= Exercise objective =
Find the line with "else if (m_last) begin" in the entries below. Repeat it, every following line, and the line with "for (i = 0; i < 64; i = i + 1)", exactly and with nothing added.

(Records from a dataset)
^^^^

This is an optimization exercise on Yosys and OpenROAD, whose aim is a short achievable clock period and few clock cycles, not a production implementation. Function was checked by simulation only, so behaviour that the tests miss may differ from the original. Power and IR drop assume default switching activity.

==> flow/design.v <==
module fonzie_core (
    input  wire        clk,
    input  wire        rst,           
    input  wire        step_req,      
    output wire        ready,         
    output reg         done,          
    output reg  [1:0]  status,        
    input  wire        reg_we,
    input  wire [3:0]  reg_id,
    input  wire [31:0] reg_wdata,
    output wire [31:0] r_a0,
    output wire [31:0] r_a1,
    output wire [31:0] r_a2,
    output wire [31:0] r_a3,
    output wire [31:0] r_r,
    output wire [31:0] r_ip,
    output wire [31:0] r_sp,
    output wire [31:0] r_fl,
    output wire [31:0] r_ex,
    output wire        mem_re,
    output wire        mem_we,
    output reg  [11:0] mem_addr,
    output wire [31:0] mem_wdata,
    input  wire [31:0] mem_rdata
);
    localparam [31:0] CODE_BASE = 32'd512;
    localparam [5:0] EX_INVALID_ADDRESS  = 6'h01,
                     EX_INVALID_REGISTER = 6'h02,
                     EX_STACK_OVERFLOW   = 6'h04,
                     EX_CARRY            = 6'h08,
                     EX_DIVISION_BY_ZERO = 6'h10,
                     EX_INVALID_OPCODE   = 6'h20;
    localparam [1:0] ST_OK = 2'd0, ST_EXCEPTION = 2'd1, ST_STOPPED = 2'd2;
    localparam [2:0] S_IDLE = 3'd0, S_DEC = 3'd1, S_W1 = 3'd2, S_DAT = 3'd3,
                     S_MUL = 3'd4, S_DIV0 = 3'd5, S_DIV = 3'd6, S_FIX = 3'd7;
    reg [31:0] regs [0:8];
    reg [11:0] stack [0:63];      
    reg [2:0]  state;
    reg [11:0] pf_addr;           
    reg        pf_ok;             
    reg [31:0] ibuf;              
    reg [31:0] opa;               
    reg [11:0] pnext;             
    reg [31:0] sh_val;
    reg [3:0]  sh_idx;
    reg [11:0] sh_p;
    reg [31:0] acc;
    reg [31:0] mc;
    reg        mc_ovf;            
    reg [31:0] mpl;
    reg        m_ovq;             
    reg [63:0] dacc;
    reg [31:0] dvs;
    reg [31:0] dva;
    reg [4:0]  dcnt;
    reg [33:0] dvs3;
    assign ready = (state == S_IDLE);
    assign r_a0 = regs[0];
    assign r_a1 = regs[1];
    assign r_a2 = regs[2];
    assign r_a3 = regs[3];
    assign r_r  = regs[4];
    assign r_ip = regs[5];
    assign r_sp = regs[6];
    assign r_fl = regs[7];
    assign r_ex = regs[8];
    wire [31:0] p  = regs[5];
    wire [31:0] sp = regs[6];
    wire [31:0] ex = regs[8];
    wire [11:0] p12 = p[11:0];
    function [31:0] rsel;
        input [3:0] id;
        begin
            case (id)
                4'd0: rsel = regs[0];
                4'd1: rsel = regs[1];
                4'd2: rsel = regs[2];
                4'd3: rsel = regs[3];
                4'd4: rsel = regs[4];
                4'd5: rsel = regs[5];
                4'd6: rsel = regs[6];
                4'd7: rsel = regs[7];
                default: rsel = regs[8];
            endcase
        end
    endfunction
    function [2:0] op_len;
        input [7:0] op;
        begin
            case (op)
                8'h01, 8'h1D:                                op_len = 3'd1;
                8'h06, 8'h07:                                op_len = 3'd2;
                8'h02, 8'h08, 8'h0B, 8'h0E, 8'h11, 8'h14:    op_len = 3'd3;
                8'h16, 8'h17, 8'h18, 8'h19, 8'h1A, 8'h1B,
                8'h1C:                                       op_len = 3'd5;
                8'h03, 8'h04, 8'h05, 8'h09, 8'h0A, 8'h0C,
                8'h0D, 8'h0F, 8'h10, 8'h12, 8'h13, 8'h15:    op_len = 3'd6;
                default:                                     op_len = 3'd0;
            endcase
        end
    endfunction
    function [32:0] ks_add;
        input [31:0] a;
        input [31:0] b;
        input        cin;
        reg [31:0] g, t, gg, pp;
        integer i, k;
        begin
            g  = a & b;
            t  = a ^ b;
            gg = g;
            pp = t;
            gg[0] = g[0] | (t[0] & cin);
            for (k = 1; k < 32; k = k * 2)
                for (i = 31; i >= k; i = i - 1) begin
                    gg[i] = gg[i] | (pp[i] & gg[i-k]);
                    pp[i] = pp[i] & pp[i-k];
                end
            ks_add = {gg[31], t ^ {gg[30:0], cin}};
        end
    endfunction
    function valid_addr;
        input [31:0] a;
        valid_addr = (a < 32'd2556);
    endfunction
    wire [7:0] d_op = mem_rdata[31:24];
    wire [7:0] d_b1 = mem_rdata[23:16];
    wire [7:0] d_b2 = mem_rdata[15:8];
    wire [2:0] d_len = op_len(d_op);
    wire [7:0] i_op = ibuf[31:24];
    wire [7:0] i_b1 = ibuf[23:16];
    wire [7:0]  w_b4  = mem_rdata[31:24];
    wire [7:0]  w_b5  = mem_rdata[23:16];
    wire [31:0] f1_4  = {ibuf[23:0], w_b4};           
    wire [31:0] f2_5  = {ibuf[15:0], mem_rdata[31:16]};   
    wire hit = pf_ok && (pf_addr == p12);
    wire p_ok = (p < 32'd2560);
    wire ex_zero = (ex == 32'd0);
    wire fl_s = regs[7][0];
    wire fl_g = regs[7][1];
    function taken_f;
        input [7:0] op;
        begin
            case (op)
                8'h16:   taken_f = !fl_s && !fl_g;
                8'h17:   taken_f = fl_s || fl_g;
                8'h18:   taken_f = fl_g;
                8'h19:   taken_f = fl_g || (!fl_s && !fl_g);
                8'h1A:   taken_f = fl_s;
                8'h1B:   taken_f = fl_s || (!fl_s && !fl_g);
                8'h1C:   taken_f = 1'b1;
                default: taken_f = 1'b0;
            endcase
        end
    endfunction
    wire push_bad = (sp[1:0] != 2'b00) || (sp > 32'd252);
    wire pop_bad  = (sp[1:0] != 2'b00) || (sp > 32'd256);
    wire [5:0]  pop_idx = sp[7:2] - 6'd1;
    wire [11:0] pop_val = stack[pop_idx];
    wire [11:0] p_1 = p12 + 12'd1;
    wire [11:0] p_2 = p12 + 12'd2;
    wire [11:0] p_3 = p12 + 12'd3;
    wire [11:0] p_4 = p12 + 12'd4;
    wire [11:0] p_5 = p12 + 12'd5;
    wire [11:0] p_6 = p12 + 12'd6;
    reg  [11:0] d_pn;
    always @(*) begin
        case (d_len)
            3'd1:    d_pn = p_1;
            3'd2:    d_pn = p_2;
            3'd3:    d_pn = p_3;
            3'd5:    d_pn = p_5;
            default: d_pn = p_6;
        endcase
    end
    wire nofit1 = (p12 > 12'd2559);
    wire nofit2 = (p12 > 12'd2558);
    wire nofit3 = (p12 > 12'd2557);
    wire nofit5 = (p12 > 12'd2555);
    wire nofit6 = (p12 > 12'd2554);
    reg  d_nofit;
    always @(*) begin
        case (d_len)
            3'd1:    d_nofit = nofit1;
            3'd2:    d_nofit = nofit2;
            3'd3:    d_nofit = nofit3;
            3'd5:    d_nofit = nofit5;
            default: d_nofit = nofit6;
        endcase
    end
    wire d_mov  = (d_op == 8'h02);
    wire d_sub  = (d_op == 8'h08);
    wire d_add  = (d_op == 8'h0B);
    wire d_mul  = (d_op == 8'h0E);
    wire d_div  = (d_op == 8'h11);
    wire d_cmp  = (d_op == 8'h14);
    wire d_inc  = (d_op == 8'h06);
    wire d_dec  = (d_op == 8'h07);
    wire d_rr   = d_mov | d_sub | d_add | d_mul | d_div | d_cmp;
    wire d_jmp  = (d_op >= 8'h16) && (d_op <= 8'h1C);
    wire d_taken = taken_f(d_op);
    wire i_mov  = (i_op == 8'h03) || (i_op == 8'h05);
    wire i_sub  = (i_op == 8'h09) || (i_op == 8'h0A);
    wire i_add  = (i_op == 8'h0C) || (i_op == 8'h0D);
    wire i_mul  = (i_op == 8'h0F) || (i_op == 8'h10);
    wire i_div  = (i_op == 8'h12) || (i_op == 8'h13);
    wire i_cmp  = (i_op == 8'h15);
    wire i_rm   = (i_op == 8'h03) || (i_op == 8'h09) || (i_op == 8'h0C) ||
                  (i_op == 8'h0F) || (i_op == 8'h12) || (i_op == 8'h15);
    wire i_jmp  = (i_op >= 8'h16) && (i_op <= 8'h1C);
    wire i_mr   = (i_op == 8'h04);
    wire dmode = (state == S_IDLE) || (state == S_DEC);
    wire [31:0] xr1_d = rsel(d_b1[3:0]);
    wire [31:0] xr2_d = rsel(d_b2[3:0]);
    wire [32:0] d_sum  = ks_add(xr1_d, xr2_d, 1'b0);
    wire [32:0] d_sumn = ks_add(xr1_d, ~xr2_d, 1'b1);
    wire [32:0] d_diff = {!d_sumn[32], d_sumn[31:0]};
    wire        d_eq   = (xr1_d == xr2_d);
    wire [31:0] d_incv = xr1_d + 32'd1;
    wire [31:0] d_decv = xr1_d - 32'd1;
    wire        d_incc = (xr1_d == 32'hFFFFFFFF);
    wire        d_decc = (xr1_d == 32'd0);
    wire [31:0] i_opb  = (state == S_W1) ? f2_5 : mem_rdata;
    wire [32:0] i_sum  = ks_add(opa, i_opb, 1'b0);
    wire [32:0] i_sumn = ks_add(opa, ~i_opb, 1'b1);
    wire [32:0] i_diff = {!i_sumn[32], i_sumn[31:0]};
    wire        i_eq   = (opa == i_opb);
    wire e_mul = dmode ? d_mul : i_mul;
    wire e_div = dmode ? d_div : i_div;
    wire        e_carry = dmode ? ((d_add & d_sum[32]) | (d_sub & d_diff[32]) |
                                   (d_inc & d_incc) | (d_dec & d_decc))
                                : ((i_add & i_sum[32]) | (i_sub & i_diff[32]));
    wire [31:0] d_val = d_mov ? xr2_d :
                        d_add ? d_sum[31:0] :
                        d_sub ? d_diff[31:0] :
                        d_inc ? d_incv :
                        d_dec ? d_decv :
                                {30'd0, !d_diff[32] && !d_eq, d_diff[32]};
    wire [31:0] i_val = i_mov ? i_opb :
                        i_add ? i_sum[31:0] :
                        i_sub ? i_diff[31:0] :
                                {30'd0, !i_diff[32] && !i_eq, i_diff[32]};
    wire [31:0] e_val = dmode ? d_val : i_val;
    wire [3:0]  d_idx = (d_mov | d_inc | d_dec) ? d_b1[3:0] : (d_cmp ? 4'd7 : 4'd4);
    wire [3:0]  i_idx = i_mov ? i_b1[3:0] : (i_cmp ? 4'd7 : 4'd4);
    wire [3:0]  e_idx = dmode ? d_idx : i_idx;
    wire [31:0] alu_a = dmode ? xr1_d : opa;
    wire [31:0] alu_b = dmode ? xr2_d : i_opb;
    wire        a_lt  = dmode ? d_diff[32] : i_diff[32];
    wire [7:0]  m_chunk = mpl[7:0];
    wire [39:0] m_pp    = mc * m_chunk;
    wire [40:0] m_sum   = {9'd0, acc} + {1'b0, m_pp};
    wire        m_ovf   = (m_sum[40:32] != 9'd0) || (mc_ovf && (m_chunk != 8'd0));
    wire        m_last  = (mpl[31:8] == 24'd0);
    function [4:0] msb;
        input [31:0] v;
        integer k;
        begin
            msb = 5'd0;
            for (k = 0; k < 32; k = k + 1)
                if (v[k]) msb = k[4:0];
        end
    endfunction
    wire [4:0] msb_a = msb(dva);
    wire [4:0] msb_b = msb(dvs);
    wire [4:0] d_i0  = (msb_a - msb_b) | 5'd3;        
    wire [4:0] d_sh  = 5'd31 - d_i0;
    wire [33:0] ra  = {dacc[63:30]};
    wire [34:0] ta1 = {1'b0, ra} - {3'b0, dvs};
    wire [34:0] ta2 = {1'b0, ra} - {2'b0, dvs, 1'b0};
    wire [34:0] ta3 = {1'b0, ra} - {1'b0, dvs3};
    wire [63:0] da  = !ta3[34] ? {ta3[31:0], dacc[29:0], 2'd3} :
                      !ta2[34] ? {ta2[31:0], dacc[29:0], 2'd2} :
                      !ta1[34] ? {ta1[31:0], dacc[29:0], 2'd1} :
                                 {ra[31:0],  dacc[29:0], 2'd0};
    wire [33:0] rb  = {da[63:30]};
    wire [34:0] tb1 = {1'b0, rb} - {3'b0, dvs};
    wire [34:0] tb2 = {1'b0, rb} - {2'b0, dvs, 1'b0};
    wire [34:0] tb3 = {1'b0, rb} - {1'b0, dvs3};
    wire [63:0] dr2 = !tb3[34] ? {tb3[31:0], da[29:0], 2'd3} :
                      !tb2[34] ? {tb2[31:0], da[29:0], 2'd2} :
                      !tb1[34] ? {tb1[31:0], da[29:0], 2'd1} :
                                 {rb[31:0],  da[29:0], 2'd0};
    reg [2:0]  nx_state;
    reg        c_fin;             
    reg        c_stop;            
    reg        c_gate;            
    reg [5:0]  c_exm;             
    reg        c_late;            
    reg        c_wr;              
    reg [3:0]  c_idx;
    reg [31:0] c_val;
    reg [31:0] c_ipv;
    reg        c_spinc, c_spdec;
    reg        c_push;
    reg        c_store;
    reg        c_ld0;             
    reg        c_ldmul, c_lddiv;  
    reg [11:0] c_addr;
    task exec_op;
        begin
            if (e_mul) begin
                c_ldmul  = 1'b1;
                nx_state = S_MUL;
            end else if (e_div) begin
                c_lddiv  = 1'b1;
                nx_state = S_DIV0;
            end else begin
                c_wr   = 1'b1;
                c_fin  = 1'b1;
                c_late = 1'b1;         
            end
        end
    endtask
    always @(*) begin
        nx_state = state;
        c_fin    = 1'b0;
        c_stop   = 1'b0;
        c_gate   = 1'b0;
        c_exm    = 6'd0;
        c_late   = 1'b0;
        c_wr     = 1'b0;
        c_idx    = e_idx;
        c_val    = e_val;
        c_ipv    = {20'd0, pnext};
        c_spinc  = 1'b0;
        c_spdec  = 1'b0;
        c_push   = 1'b0;
        c_store  = 1'b0;
        c_ld0    = 1'b0;
        c_ldmul  = 1'b0;
        c_lddiv  = 1'b0;
        c_addr   = pnext;
        case (state)
            S_IDLE, S_DEC: begin
                if (d_len[2] && !(d_jmp && !d_taken))
                    c_addr = p_4;
                else if (d_op == 8'h1D)
                    c_addr = pop_val;
                else
                    c_addr = d_pn;
                c_ipv = {20'd0, d_pn};
                if (state == S_IDLE && !step_req) begin
                    c_addr = (reg_we && reg_id == 4'd5) ? reg_wdata[11:0] : p12;
                end else if (state == S_IDLE && !ex_zero) begin
                    c_gate = 1'b1;
                    c_addr = p12;
                end else if (state == S_IDLE && !p_ok) begin
                    c_exm  = EX_INVALID_ADDRESS;
                    c_addr = p12;
                end else if (state == S_IDLE && !hit) begin
                    nx_state = S_DEC;
                    c_addr   = p12;
                end else if (d_len == 3'd0) begin
                    c_exm = EX_INVALID_OPCODE;
                end else if (d_nofit) begin
                    c_exm = EX_INVALID_ADDRESS;
                end else if (d_op == 8'h01) begin
                    c_stop = 1'b1;
                end else if (d_op == 8'h1D) begin
                    if (sp < 32'd4)
                        c_stop = 1'b1;
                    else if (pop_bad)
                        c_exm = EX_STACK_OVERFLOW;
                    else begin
                        c_spdec = 1'b1;
                        c_fin   = 1'b1;
                        c_ipv   = {20'd0, pop_val};
                    end
                end else if (d_jmp) begin
                    if (!d_taken) begin
                        c_fin = 1'b1;
                    end else begin
                        c_ld0    = 1'b1;
                        nx_state = S_W1;
                    end
                end else if (d_op == 8'h04) begin
                    c_ld0    = 1'b1;
                    nx_state = S_W1;
                end else if (d_b1 > 8'd8) begin
                    c_exm = EX_INVALID_REGISTER;
                end else if (d_inc || d_dec) begin
                    exec_op;
                end else if (d_rr) begin
                    if (d_b2 > 8'd8)
                        c_exm = EX_INVALID_REGISTER;
                    else
                        exec_op;
                end else begin
                    c_ld0    = 1'b1;
                    nx_state = S_W1;
                end
            end
            S_W1: begin
                if (i_jmp) begin
                    c_addr = f1_4[11:0];
                    c_ipv  = f1_4;
                    if (!valid_addr(f1_4))
                        c_exm = EX_INVALID_ADDRESS;
                    else if (push_bad)
                        c_exm = EX_STACK_OVERFLOW;
                    else begin
                        c_push  = 1'b1;
                        c_spinc = 1'b1;
                        c_fin   = 1'b1;
                    end
                end else if (i_mr) begin
                    c_addr = f1_4[11:0];
                    if (!valid_addr(f1_4))
                        c_exm = EX_INVALID_ADDRESS;
                    else if (w_b5 > 8'd8)
                        c_exm = EX_INVALID_REGISTER;
                    else begin
                        c_store = 1'b1;
                        c_fin   = 1'b1;
                    end
                end else if (i_rm) begin
                    c_addr = f2_5[11:0];
                    if (!valid_addr(f2_5))
                        c_exm = EX_INVALID_ADDRESS;
                    else
                        nx_state = S_DAT;
                end else begin
                    exec_op;
                end
            end
            S_DAT: begin
                exec_op;
            end
            S_MUL: begin
                c_idx = 4'd4;
                c_val = m_sum[31:0];
                if (m_ovq)
                    c_exm = EX_CARRY;
                else if (m_last) begin
                    c_wr   = 1'b1;
                    c_fin  = 1'b1;
                    c_late = 1'b1;
                end
            end
            S_DIV0: begin
                c_idx = 4'd4;
                c_val = 32'd0;
                if (dvs == 32'd0)
                    c_exm = EX_DIVISION_BY_ZERO;
                else if (msb_a < msb_b) begin
                    c_wr  = 1'b1;
                    c_fin = 1'b1;
                end else
                    nx_state = S_DIV;
            end
            S_DIV: begin
                c_idx = 4'd4;
                c_val = dr2[31:0];
                if (dcnt == 5'd1) begin
                    c_wr  = 1'b1;
                    c_fin = 1'b1;
                end
            end
            S_FIX: begin
                c_gate = 1'b1;
            end
            default: nx_state = S_IDLE;
        endcase
        if (c_exm != 6'd0 || c_fin || c_stop || c_gate)
            nx_state = S_IDLE;
    end
    wire late_cond = (state == S_MUL) ? m_ovf : e_carry;
    wire kill      = c_late && late_cond;
    assign mem_we    = c_store;
    assign mem_re    = !c_store;
    assign mem_wdata = rsel(w_b5[3:0]);
    always @(*) mem_addr = c_addr;
    integer i;
    always @(posedge clk) begin
        if (rst) begin
            for (i = 0; i < 9; i = i + 1)
                regs[i] <= 32'd0;
            regs[5] <= CODE_BASE;
            for (i = 0; i < 64; i = i + 1)
                stack[i] <= 12'd0;
            state   <= S_IDLE;
            done    <= 1'b0;
            status  <= ST_OK;
            pf_addr <= 12'd0;
            pf_ok   <= 1'b0;
            ibuf    <= 32'd0;
            opa     <= 32'd0;
            pnext   <= 12'd0;
            sh_val  <= 32'd0;
            sh_idx  <= 4'd0;
            sh_p    <= 12'd0;
            acc     <= 32'd0;
            mc      <= 32'd0;
            mc_ovf  <= 1'b0;
            mpl     <= 32'd0;
            m_ovq   <= 1'b0;
            dacc    <= 64'd0;
            dvs     <= 32'd0;
            dva     <= 32'd0;
            dcnt    <= 5'd0;
            dvs3    <= 34'd0;
        end else begin
            state   <= kill ? S_FIX : nx_state;
            done    <= ((c_exm != 6'd0) || c_fin || c_stop || c_gate) && !kill;
            status  <= ((c_exm != 6'd0) || c_gate) ? ST_EXCEPTION :
                       c_stop ? ST_STOPPED : ST_OK;
            pf_addr <= c_addr;
            pf_ok   <= !c_store;
            if (state == S_IDLE && !step_req && reg_we && reg_id <= 4'd8)
                regs[reg_id] <= reg_wdata;
            if (c_wr)
                regs[c_idx] <= c_val;
            if (c_fin)
                regs[5] <= c_ipv;
            if (c_exm != 6'd0)
                regs[8] <= regs[8] | {26'd0, c_exm};
            sh_val <= (dmode && (d_inc || d_dec)) ? xr1_d : regs[4];
            sh_idx <= (dmode && (d_inc || d_dec)) ? d_b1[3:0] : 4'd4;
            sh_p   <= p12;
            if (state == S_FIX) begin
                regs[sh_idx] <= sh_val;
                regs[5]      <= {20'd0, sh_p};
                regs[8]      <= {26'd0, EX_CARRY};
            end
            if (c_spinc)
                regs[6] <= sp + 32'd4;
            if (c_spdec)
                regs[6] <= sp - 32'd4;
            if (c_push)
                stack[sp[7:2]] <= pnext;
            if (c_ld0) begin
                ibuf  <= mem_rdata;
                opa   <= xr1_d;
                pnext <= d_pn;
            end
            if (c_ldmul) begin
                if (a_lt) begin
                    mc  <= alu_b;
                    mpl <= alu_a;
                end else begin
                    mc  <= alu_a;
                    mpl <= alu_b;
                end
                acc    <= 32'd0;
                mc_ovf <= 1'b0;
                m_ovq  <= 1'b0;
                if (dmode) pnext <= d_pn;
            end
            if (state == S_MUL) begin
                acc    <= m_sum[31:0];
                mc     <= {mc[23:0], 8'd0};
                mc_ovf <= mc_ovf || (mc[31:24] != 8'd0);
                mpl    <= {8'd0, mpl[31:8]};
                m_ovq  <= m_ovf;
            end
            if (c_lddiv) begin
                dva <= alu_a;
                dvs <= alu_b;
                if (dmode) pnext <= d_pn;
            end
            if (state == S_DIV0) begin
                dacc <= {32'd0, dva} << d_sh;
                dcnt <= {2'd0, d_i0[4:2]} + 5'd1;
                dvs3 <= {2'd0, dvs} + {1'b0, dvs, 1'b0};
            end
            if (state == S_DIV) begin
                dacc <= dr2;
                dcnt <= dcnt - 5'd1;
            end
        end
    end
endmodule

^^^^

= Result =
                else if (m_last) begin
                    c_wr   = 1'b1;
                    c_fin  = 1'b1;
                    c_late = 1'b1;
                end
            end
            S_DIV0: begin
                c_idx = 4'd4;
                c_val = 32'd0;
                if (dvs == 32'd0)
                    c_exm = EX_DIVISION_BY_ZERO;
                else if (msb_a < msb_b) begin
                    c_wr  = 1'b1;
                    c_fin = 1'b1;
                end else
                    nx_state = S_DIV;
            end
            S_DIV: begin
                c_idx = 4'd4;
                c_val = dr2[31:0];
                if (dcnt == 5'd1) begin
                    c_wr  = 1'b1;
                    c_fin = 1'b1;
                end
            end
            S_FIX: begin
                c_gate = 1'b1;
            end
            default: nx_state = S_IDLE;
        endcase
        if (c_exm != 6'd0 || c_fin || c_stop || c_gate)
            nx_state = S_IDLE;
    end
    wire late_cond = (state == S_MUL) ? m_ovf : e_carry;
    wire kill      = c_late && late_cond;
    assign mem_we    = c_store;
    assign mem_re    = !c_store;
    assign mem_wdata = rsel(w_b5[3:0]);
    always @(*) mem_addr = c_addr;
    integer i;
    always @(posedge clk) begin
        if (rst) begin
            for (i = 0; i < 9; i = i + 1)
                regs[i] <= 32'd0;
            regs[5] <= CODE_BASE;
            for (i = 0; i < 64; i = i + 1)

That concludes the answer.